The arena would cover the ice with homasote floor boards, and the church would do their entire convention over ice. In addition, they agreed to quit at noon on Saturday rather than early evening as planned.

“They agreed we could put the dasherboards in and they would just work around all this,” Frank recalled. “It would work great. All we had to do was uncover the ice, put the glass in the dashers and we’d be on our merry way to do hockey at 7.”

“We were pretty sure if we got the building at noon and put extra people on we’d be ready for teams to come out on the ice by 5:30-6 p.m. We’d have to do some resurfacing or whatever, but we were confident about our ability to get this done.”

All went as planned and the church even said that since most of their people booked later flights, they’d help move stuff and clean up or whatever.
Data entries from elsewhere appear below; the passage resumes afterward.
===== src/rtl/mmv_arbiter.sv =====
`default_nettype none
// ============================================================================
// Module   : mmv_arbiter
// Purpose  : Round-robin arbiter sharing one MemoryMapped slave among NPORTS
//            MemoryMapped masters. Outstanding reads are tracked in an ordered
//            queue of port indices, so each returned read word is routed back
//            to the port that issued the read.
// Ports    : rst, clk          - asynchronous active-high reset, clock
//            s_addr/s_wdat     - per-port address / write data (packed, port i
//                                at [i*W +: W])
//            s_wreq/s_rreq     - per-port write / read request
//            s_rdat/s_rval     - shared read data, per-port read-data-valid
//            s_busy            - per-port stall
//            m_addr/m_wdat     - address / write data to the slave
//            m_wreq/m_rreq     - write / read request to the slave
//            m_rdat/m_rval     - read data / read-data-valid from the slave
//            m_busy            - stall from the slave
//            rval_is_odd       - pulse: m_rval seen with no read outstanding
// Revision : 1.0 - initial release
// ============================================================================
module mmv_arbiter #(
  parameter int AWIDTH    = 8,
  parameter int DWIDTH    = 8,
  parameter int NPORTS    = 4,
  parameter int MAXPENDRD = 8
) (
  input  logic                       rst,
  input  logic                       clk,
  input  logic [NPORTS*AWIDTH-1:0]   s_addr,
  input  logic [NPORTS-1:0]          s_wreq,
  input  logic [NPORTS*DWIDTH-1:0]   s_wdat,
  input  logic [NPORTS-1:0]          s_rreq,
  output logic [DWIDTH-1:0]          s_rdat,
  output logic [NPORTS-1:0]          s_rval,
  output logic [NPORTS-1:0]          s_busy,
  output logic [AWIDTH-1:0]          m_addr,
  output logic                       m_wreq,
  output logic [DWIDTH-1:0]          m_wdat,
  output logic                       m_rreq,
  input  logic [DWIDTH-1:0]          m_rdat,
  input  logic                       m_rval,
  input  logic                       m_busy,
  output logic                       rval_is_odd
);

  // --------------------------------------------------------------------------
  // Derived widths and constants
  // --------------------------------------------------------------------------
  localparam int c_PW = (NPORTS > 1) ? $clog2(NPORTS) : 1;     // port index
  localparam int c_QW = (MAXPENDRD > 1) ? $clog2(MAXPENDRD) : 1; // queue ptr
  localparam int c_CW = $clog2(MAXPENDRD + 1);                  // queue count

  localparam logic [c_PW:0]   c_NPORTS_W = (c_PW + 1)'(NPORTS);
  localparam logic [c_PW-1:0] c_LAST_PORT = c_PW'(NPORTS - 1);
  localparam logic [c_QW-1:0] c_QLAST    = c_QW'(MAXPENDRD - 1);
  localparam logic [c_CW-1:0] c_QDEPTH   = c_CW'(MAXPENDRD);

  // --------------------------------------------------------------------------
  // Registered state
  // --------------------------------------------------------------------------
  logic [c_PW-1:0] r_ptr;        // search start for the next unlocked grant
  logic            r_lock;       // grant frozen on r_lock_idx
  logic [c_PW-1:0] r_lock_idx;
  logic [c_PW-1:0] r_mem [MAXPENDRD];
  logic [c_QW-1:0] r_wptr;
  logic [c_QW-1:0] r_rptr;
  logic [c_CW-1:0] r_count;

  // --------------------------------------------------------------------------
  // Combinational signals
  // --------------------------------------------------------------------------
  logic [NPORTS-1:0] w_req;
  logic              w_scan_hit;
  logic [c_PW-1:0]   w_scan_idx;
  logic              w_gnt_valid;
  logic [c_PW-1:0]   w_gnt_idx;
  logic [NPORTS-1:0] w_grant;
  logic              w_sel_wreq;
  logic              w_sel_rreq;
  logic              w_sel_req;
  logic              w_full;
  logic              w_empty;
  logic              w_accept;
  logic              w_push;
  logic              w_pop;
  logic [c_PW-1:0]   w_ptr_next;
  logic [c_PW-1:0]   w_head;
  logic [NPORTS-1:0] w_head_onehot;
  logic [AWIDTH-1:0] w_addr_arr [NPORTS];
  logic [DWIDTH-1:0] w_wdat_arr [NPORTS];

  assign w_req = s_wreq | s_rreq;

  // Unpack the per-port buses and build the per-port stall / one-hot grant.
  genvar gi;
  generate
    for (gi = 0; gi < NPORTS; gi++) begin : g_port
      assign w_addr_arr[gi]    = s_addr[gi*AWIDTH +: AWIDTH];
      assign w_wdat_arr[gi]    = s_wdat[gi*DWIDTH +: DWIDTH];
      assign w_grant[gi]       = w_gnt_valid && (w_gnt_idx == c_PW'(gi));
      assign s_busy[gi]        = ~w_grant[gi] | m_busy | (s_rreq[gi] & w_full);
      assign w_head_onehot[gi] = (w_head == c_PW'(gi));
    end
  endgenerate

  // Round-robin search: first requesting port at or after r_ptr, wrapping
  // from NPORTS-1 back to 0. r_ptr is always < NPORTS, so a single
  // conditional subtraction is enough to wrap the sum.
  always_comb begin
    w_scan_hit = 1'b0;
    w_scan_idx = '0;
    for (int k = 0; k < NPORTS; k++) begin
      logic [c_PW:0] sum;
      sum = {1'b0, r_ptr} + (c_PW + 1)'(k);
      if (sum >= c_NPORTS_W) begin
        sum = sum - c_NPORTS_W;
      end
      if (!w_scan_hit && w_req[sum[c_PW-1:0]]) begin
        w_scan_hit = 1'b1;
        w_scan_idx = sum[c_PW-1:0];
      end
    end
  end

  // A stalled grant stays on its port even if a port nearer r_ptr starts
  // requesting meanwhile, so the locked index is held in its own register.
  assign w_gnt_valid = r_lock | w_scan_hit;
  assign w_gnt_idx   = r_lock ? r_lock_idx : w_scan_idx;

  assign w_sel_wreq  = s_wreq[w_gnt_idx];
  assign w_sel_rreq  = s_rreq[w_gnt_idx];
  assign w_sel_req   = w_sel_wreq | w_sel_rreq;

  assign w_full      = (r_count == c_QDEPTH);
  assign w_empty     = (r_count == '0);

  // Accepted: granted port is requesting and not stalled by the slave or,
  // for a read, by a full queue.
  assign w_accept    = w_gnt_valid & w_sel_req & ~m_busy & ~(w_sel_rreq & w_full);
  assign w_push      = w_accept & w_sel_rreq;
  assign w_pop       = m_rval & ~w_empty;

  assign w_ptr_next  = (w_gnt_idx == c_LAST_PORT) ? '0 : w_gnt_idx + 1'b1;

  // --------------------------------------------------------------------------
  // Forwarding to the slave
  // --------------------------------------------------------------------------
  assign m_addr = w_addr_arr[w_gnt_idx];
  assign m_wdat = w_wdat_arr[w_gnt_idx];
  assign m_wreq = w_gnt_valid & w_sel_wreq;
  assign m_rreq = w_gnt_valid & w_sel_rreq & ~w_full;

  assign w_head = r_mem[r_rptr];

  // --------------------------------------------------------------------------
  // Arbitration state, read queue control and return path
  // --------------------------------------------------------------------------
  always_ff @(posedge clk or posedge rst) begin
    if (rst) begin
      r_ptr       <= '0;
      r_lock      <= 1'b0;
      r_lock_idx  <= '0;
      r_wptr      <= '0;
      r_rptr      <= '0;
      r_count     <= '0;
      s_rval      <= '0;
      s_rdat      <= '0;
      rval_is_odd <= 1'b0;
    end else begin
      // Lock whenever a request was presented on the grant but not taken.
      // A locked port that drops its request simply unlocks here.
      r_lock     <= w_gnt_valid & w_sel_req & ~w_accept;
      r_lock_idx <= w_gnt_idx;

      if (w_accept) begin
        r_ptr <= w_ptr_next;
      end

      if (w_push) begin
        r_wptr <= (r_wptr == c_QLAST) ? '0 : r_wptr + 1'b1;
      end
      if (w_pop) begin
        r_rptr <= (r_rptr == c_QLAST) ? '0 : r_rptr + 1'b1;
      end

      case ({w_push, w_pop})
        2'b10:   r_count <= r_count + 1'b1;
        2'b01:   r_count <= r_count - 1'b1;
        default: r_count <= r_count;
      endcase

      if (m_rval) begin
        s_rdat <= m_rdat;
      end
      s_rval      <= w_pop ? w_head_onehot : '0;
      // A response with nothing outstanding is flagged and dropped.
      rval_is_odd <= m_rval & w_empty;
    end
  end

  // Queue storage needs no reset: entries are only read between push and pop.
  always_ff @(posedge clk) begin
    if (w_push) begin
      r_mem[r_wptr] <= w_gnt_idx;
    end
  end

endmodule
`default_nettype wire


===== config.mk =====
export PLATFORM = sky130hd
export DESIGN_NAME = mmv_arbiter
export DESIGN_NICKNAME = d
export VERILOG_FILES = /design/src/rtl/mmv_arbiter.sv
export SDC_FILE = /design/constraint.sdc
export NUM_CORES = 1
export LEC_CHECK = 0
export ABC_AREA = 1
export CORE_MARGIN = 3
export CORE_UTILIZATION = 40
export CTS_BUF_LIST = sky130_fd_sc_hd__clkbuf_16
export DETAILED_ROUTE_END_ITERATION = 8
export PLACE_DENSITY_LB_ADDON = 0.12
export SETUP_SLACK_MARGIN = 0.2
export SYNTH_ARGS = -nofsm -noshare
export SYNTH_HDL_FRONTEND = slang
export SYNTH_SLANG_ARGS = --single-unit
export TNS_END_PERCENT = 1

===== constraint.sdc =====
create_clock -name clk -period 3.8 [get_ports clk]
set_input_delay 0.57 -clock clk [delete_from_list [all_inputs] [get_ports clk]]
set_output_delay 0.57 -clock clk [all_outputs]
set_load 0.02 [all_outputs]

-- After elaboration in Yosys (flattened, before gate mapping)
Memories as Yosys holds them, arrays and structs flattened.
Cells that the tools add are included.
- $add $sub $neg: 12
- multiply operators: 0
- divide/modulo/power cells: 0
- $lt $le $gt $ge: 10
- eq/ne operators: 11
- shift-type cells: 0
- muxes and demuxes: 38
- bitwise gates (word level): 36
- reductions and logical operators: 14
- operators by type and width (kind ; number):
    8-bit binary-select mux with 2-bit select ; 2
    8-bit two-way mux ; 4
    2-bit two-way mux ; 10
    1-bit AND ; 15
    2-bit by 3-bit < comparator with 1-bit output, second input constant ; 5
    1-bit binary-select mux with 2-bit select ; 6
    3-bit >= comparator, second input constant ; 4
    1-bit two-way mux ; 12
    2-bit equality test, second input constant ; 5
    1-bit OR ; 10
    1-bit NOT ; 9
    4-bit case mux with 2 select lines ; 1
    2-bit by 1-bit subtractor with 2-bit output, second input constant ; 4
    1-bit logical AND ; 7
    2-bit by 2-bit adder with 3-bit output, second input constant ; 2
    3-bit by 1-bit adder with 3-bit output, second input constant ; 2
    2-bit by 1-bit equality test with 1-bit output, second input constant ; 3
    3-bit equality test, second input constant ; 2
    3-bit two-way mux ; 2
    4-bit by 1-bit adder with 4-bit output, second input constant ; 1
    4-bit equality test, second input constant ; 1
    2-bit logical NOT ; 2
    4-bit logical NOT ; 1
    4-bit two-way mux ; 1
    other kinds (8) ; 10
- register bits after elaboration: 28
- bits in latches: 0
- bits in writable memories: 16
- ROM bits: 0
- bits of input ports: 84
- output and inout port bits: 35
- logic and storage cells: 131
- memories kept: 1
- memories (memory ; depth ; bits a word ; read ports ; clocked after memory_dff ; wr ports ; line ; text):
    r_mem ; 8 ; 2 ; 1 ; 0 ; 1 ; 64 ; logic [c_PW-1:0] r_mem [MAXPENDRD];

-- Longest topological paths before layout
- depth in word-level cells: 24
- depth in mapped cells: 26
- mapped depth without buffers: 24

-- Worst setup path after synthesis
No wires, ideal clock.
- path type: input to register
- start point: input port s_wreq[2]
- end point: register r_count[3]
- arrival time: 2931 ps
- setup slack: 790 ps
- stages on the path: 24
- path buffers: 1
- path through: nor2_1 -> nand2_1 -> nand2_1 -> nand2_1 -> nand2_2 -> nand3_2 -> nor2_2 -> nor2_4 -> nand2_2 -> nand2_1 -> nand3_4 -> nand2_4 -> inv_4 -> nand3_4 -> buf_12 -> ha_1 -> nand2_1 -> inv_1 -> nor2_1 -> nand2_1 -> nor2_1 -> a31oi_1 -> a211oi_1 -> xor2_1
- longest elaborated chain between the ends: 23
- ends and longest elaborated chain (what ; line ; text):
    from (decl) ; 30 ; input logic [NPORTS-1:0] s_wreq,
    4-bit OR ; 92 ; assign w_req = s_wreq | s_rreq;
    1-bit binary-select mux with 2-bit select ; 118 ; if (!w_scan_hit && w_req[sum[c_PW-1:0]]) begin
    1-bit two-way mux (implied by the code) ; 118 ;
    1-bit two-way mux ; 118 ;
    1-bit logical NOT ; 118 ;
    1-bit logical AND ; 118 ;
    1-bit two-way mux ; 118 ;
    1-bit logical NOT ; 118 ;
    (+5 left out) ; -- ;
    2-bit two-way mux ; 128 ; assign w_gnt_idx = r_lock ? r_lock_idx : w_scan_idx;
    1-bit binary-select mux with 2-bit select, on equally long branches ; 130, 131 ;
    1-bit two-way mux, on equally long branches ; 130, 131 ;
    1-bit OR ; 132 ; assign w_sel_req = w_sel_wreq | w_sel_rreq;
    1-bit AND (3 in series) ; 139 ; assign w_accept = w_gnt_valid & w_sel_req & ~m_busy & ~(w_sel_rreq & w_full);
    1-bit AND * ; 140 ; assign w_push = w_accept & w_sel_rreq;
    2-bit by 1-bit equality test with 1-bit output or 2-bit equality test (tied branches) ; 186 ; case ({w_push, w_pop})
    4-bit case mux with 2 select lines or 2-bit nonzero test (tied branches) ; -- ;
    to (signal assigned) ; 187 ; 2'b10: r_count <= r_count + 1'b1;
    to (signal assigned) ; 188 ; 2'b01: r_count <= r_count - 1'b1;
    to (signal assigned) ; 189 ; default: r_count <= r_count;
    to (decl) ; 67 ; logic [c_CW-1:0] r_count;
Mark *: on every way between the ends. The rest lies on a longest branch, timed or not. The select of a mux whose other input is x is not followed.
A chain may end at the register's enable or synchronous reset.

-- Final worst setup path
- start point: input port s_wreq[1]
- end point: register r_count[3]
The elaborated chain is that of the path after synthesis.

==> results.toml <==
[status]
status = "finished, final reports clean"

[timing]
clock.fmax_ghz = 0.283
hold_viol = 0
slew_headroom = 0.297
finalSetupViolCount = 0
fin_crit_sh = 0.930
grt_setup_unrepaired = "true"
setup_tns_ns = 0
min_period_ns = 3.53
final.setup_skew_ns = 0.00565
finalMaxSlewViolations = 0
worst_slew_pin_slew_ns = 1.05

[cells_and_area]
final_util = 0.643
fill_cells = 594
nets = 601
drive_gt1_frac = 0.138
fin_area_mm2 = 0.00447
regArea_mm2 = 0.00118
antennaDiodeCount = 0
area_growth_syn_to_layout_pct = 52.6
final_cell_mix = "96 x clkdlybuf4s50_1, 81 x nand2_1, 58 x nor2_1"
final_common_cell = "clkdlybuf4s50_1"
multi_input_area_mm2 = 0.00158

[flow_run]
drv_cap = 0

[power]
p_int_w = 0.00218
swShare = 0.492
p_switching_w = 0.00211
seqPwrFrac = 0.192
ir_drop_mv = 0.583
combPwrFrac = 0.697
p_clk_frac = 0.111
p_per_area_mw_per_mm2 = 960
total_leakage_power_nw = 1.96

[yosys]
synth_cell_types = 31
ys_seq_elements = 44
ys_seq_area_frac = 0.404
synth_warnings = 0
syn_area_mm2 = 0.00293
synth.net_count = 472
syn_inst = 377
syn_avg_cell_area_um2 = 7.76

[detailed_routing]
routed_wirelength_um = 8030
viasPerCell = 5.05
drt_iter0_markers = 123
dr.pass1.iters = 4
ant_nets = 0
drc = 0
vias = 3043
wl_per_cell_um = 13.3

[cts]
insertion_delay_ns = 0.28
cts.clk_slew.worst_paths_ns = 0.06
cts_setup_buffers = 0
clockBufferDepth = 2
cts_tree = "built"
clock-root-buffer = "clkbuf_16"
cts_hold_buf = 0
cts_max_level = 2
cts_resized = 20
cts_buffers = 5
cts.sinks = 44

[die]
floorplan.die_area_mm2 = 0.00838
die_w_um = 91.5
ios = 119
start_util = 0.421
fp.coreArea_mm2 = 0.00694
die_h_um = 91.5
fp-row-count = 30

[setup_path]
crit_buf_inv = 4
slowest_delay_ns = 0.45
timing.rr.start = "r_ptr[0]"
r2r-end = "r_count[3]"
ff2ff_path_depth = 23
critPathLaunchType = "input pin"
cp_slowest_cell = "clkdlybuf4s50_1"
critPathTopFamily = "simple AND/OR/NAND/NOR gates"
required_ns = 4.01
cp_max_fo = 13
worst_ep_arrival_time_ns = 3.74
cp_common_cell = "nand2_1"
r2r_slack_ns = 0.49
worstSetupPathType = "input pin to register"
worst_setup_path_end_kind = "register"

[global_routing]
grt_pass1_vias = 2817
grt_max_degree = 29
grt_pass1_wl_um = 13000
antenna_found_initial = 0
grt_use_total = 0.190
grt.overflow.total = 0

[placement]
place_congestion = 0.866
dpl.hpwl_um = 6420
numPortBuffers = 118
place_area_mm2 = 0.00429

[min_path]
hold_end = "s_rdat[5]"
min_from = "s_rdat[5]"
holdPathStages = 2
worstHoldPathType = "register to register"
==> power by group through the flow <==
stage / logic (W) / clock network (W) / registers [W]
final: 0.00299 / 0.000476 / 0.000822
after global routing: 0.00331 / 0.000501 / 0.000843
after CTS: 0.00301 / 0.000486 / 0.000820
after detailed placement: 0.00315 / 0 / 0.000827
after global placement: 0.00311 / 0 / 0.000826
after floorplan: 0.00198 / 0 / 0.000797
==> routing by layer <==
| metal | vias to the layer above | routed length, um | track usage |
|---|---|---|---|
| met5 | - | 0 | 0 |
| met4 | 0 | 135 | 0.0553 |
| met3 | 10 | 662 | 0.0588 |
| met2 | 116 | 4000 | 0.331 |
| met1 | 1394 | 3230 | 0.224 |
| li1 | 1523 | - | - |
==> flip-flops by register name, summed over array words and instances, names as in the netlist <==
signal / flops
r_count: 4
r_lock: 1
r_lock_idx: 2
r_mem: 16
r_ptr: 2
r_rptr: 3
r_wptr: 3
rval_is_odd: 1
s_rdat: 8
s_rval: 4
==> tightest hold or removal path, cell delays in order, from the launching register on <==
cell and delay, ns:
dfrtp_1 0.34, nand2_1 0.05, nand2_1 0.05
==> cells in the mapped netlist (all sizes together) <==
master | n | area share
o22ai | 20 | 0.043
clkinv | 2 | 0.0026
xor2 | 2 | 0.0086
nand4 | 6 | 0.013
buf | 12 | 0.032
o21ai | 45 | 0.077
dfrtp | 28 | 0.24
edfxtp | 16 | 0.16
nand2 | 93 | 0.13
ha | 11 | 0.047
xnor2 | 4 | 0.015
nor2 | 74 | 0.11
clkbuf | 2 | 0.0026
nand3 | 34 | 0.074
inv | 23 | 0.031
a211oi | 1 | 0.0026
a21oi | 3 | 0.0090
a31oi | 1 | 0.0021
==> logic make-up after synthesis <==
kind of cell               Yosys count  share of synthesized area
and+or+nand+nor                    207                      0.324
xor gates and xnor gates             6                     0.0231
buffers and inverters               39                     0.0684
adders and majority gates           11                     0.0470
AOI/OAI and AO/OA                   70                      0.133
DFF                                 44                      0.404
==> area by class of cell <==
type | instances | area share
clock buffer | 5 | 0.0280
clock inverter | 3 | 0.00868
inverter | 25 | 0.0227
multi-input combinational | 294 | 0.353
sequential | 44 | 0.264
tap | 96 | 0.0269
timing repair buffer | 136 | 0.296
==> stage by stage <==
stage,std cells,power [W],worst slack (ns),hold slack (ns)
after global placement,595,0.00393,0.0329,0.453
after detailed placement,595,0.00398,-0.0606,0.457
after CTS,603,0.00431,-0.00647,0.472
after global routing,603,0.00465,0.00773,0.497
after floorplan,377,0.00277,0.790,0.464
final,603,0.00429,0.266,0.470
==> worst max-delay path by stage <==
stage,start,end,slack (ns),cells after the start
after floorplan,s_wreq[2],r_count[3],0.79,24
after global placement,s_wreq[1],m_addr[7],0.03,13
after detailed placement,s_wreq[1],r_count[3],-0.06,25
after CTS,s_wreq[1],m_addr[2],-0.006,15
after global routing,s_wreq[1],r_count[3],0.008,25
final,s_wreq[1],r_count[3],0.27,25
Power figures use the tool's default switching activity.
“Great. So I go up in my office and work on something else, assuming everything was going fine.”

Two hours later, the operations manager knocks on Frank’s door.

“We have a problem.”

“What’s the problem?”

“Apparently at some point we kind of lost temperature in the ice and the water went up into the homasote and then it refroze and all the homasote is stuck to the ice. We can’t get it up. We’ve been working to chip it up and we’ve gotten about three pieces up of the hundreds that are out there.”

“Holy shit. You should have called me.”

His first reaction was that it would be impossible to play this game, but he knew that’s was not an option.

So he called the city manager and explained what was going on.

“What are we going to do?”

“I have one idea but it’s going to cost a lot of money.”

“I don’t care; what is it?”

“Our public works department has scrapers and stuff like that they use to clean the streets when we have snow or ice. Just maybe if Frank Miller [head of public works] can bring in some of that equipment we can take it out on the ice and tear this stuff up. It’s going to tear up a lot of the ice floor, but it’s the only chance we’ve got.”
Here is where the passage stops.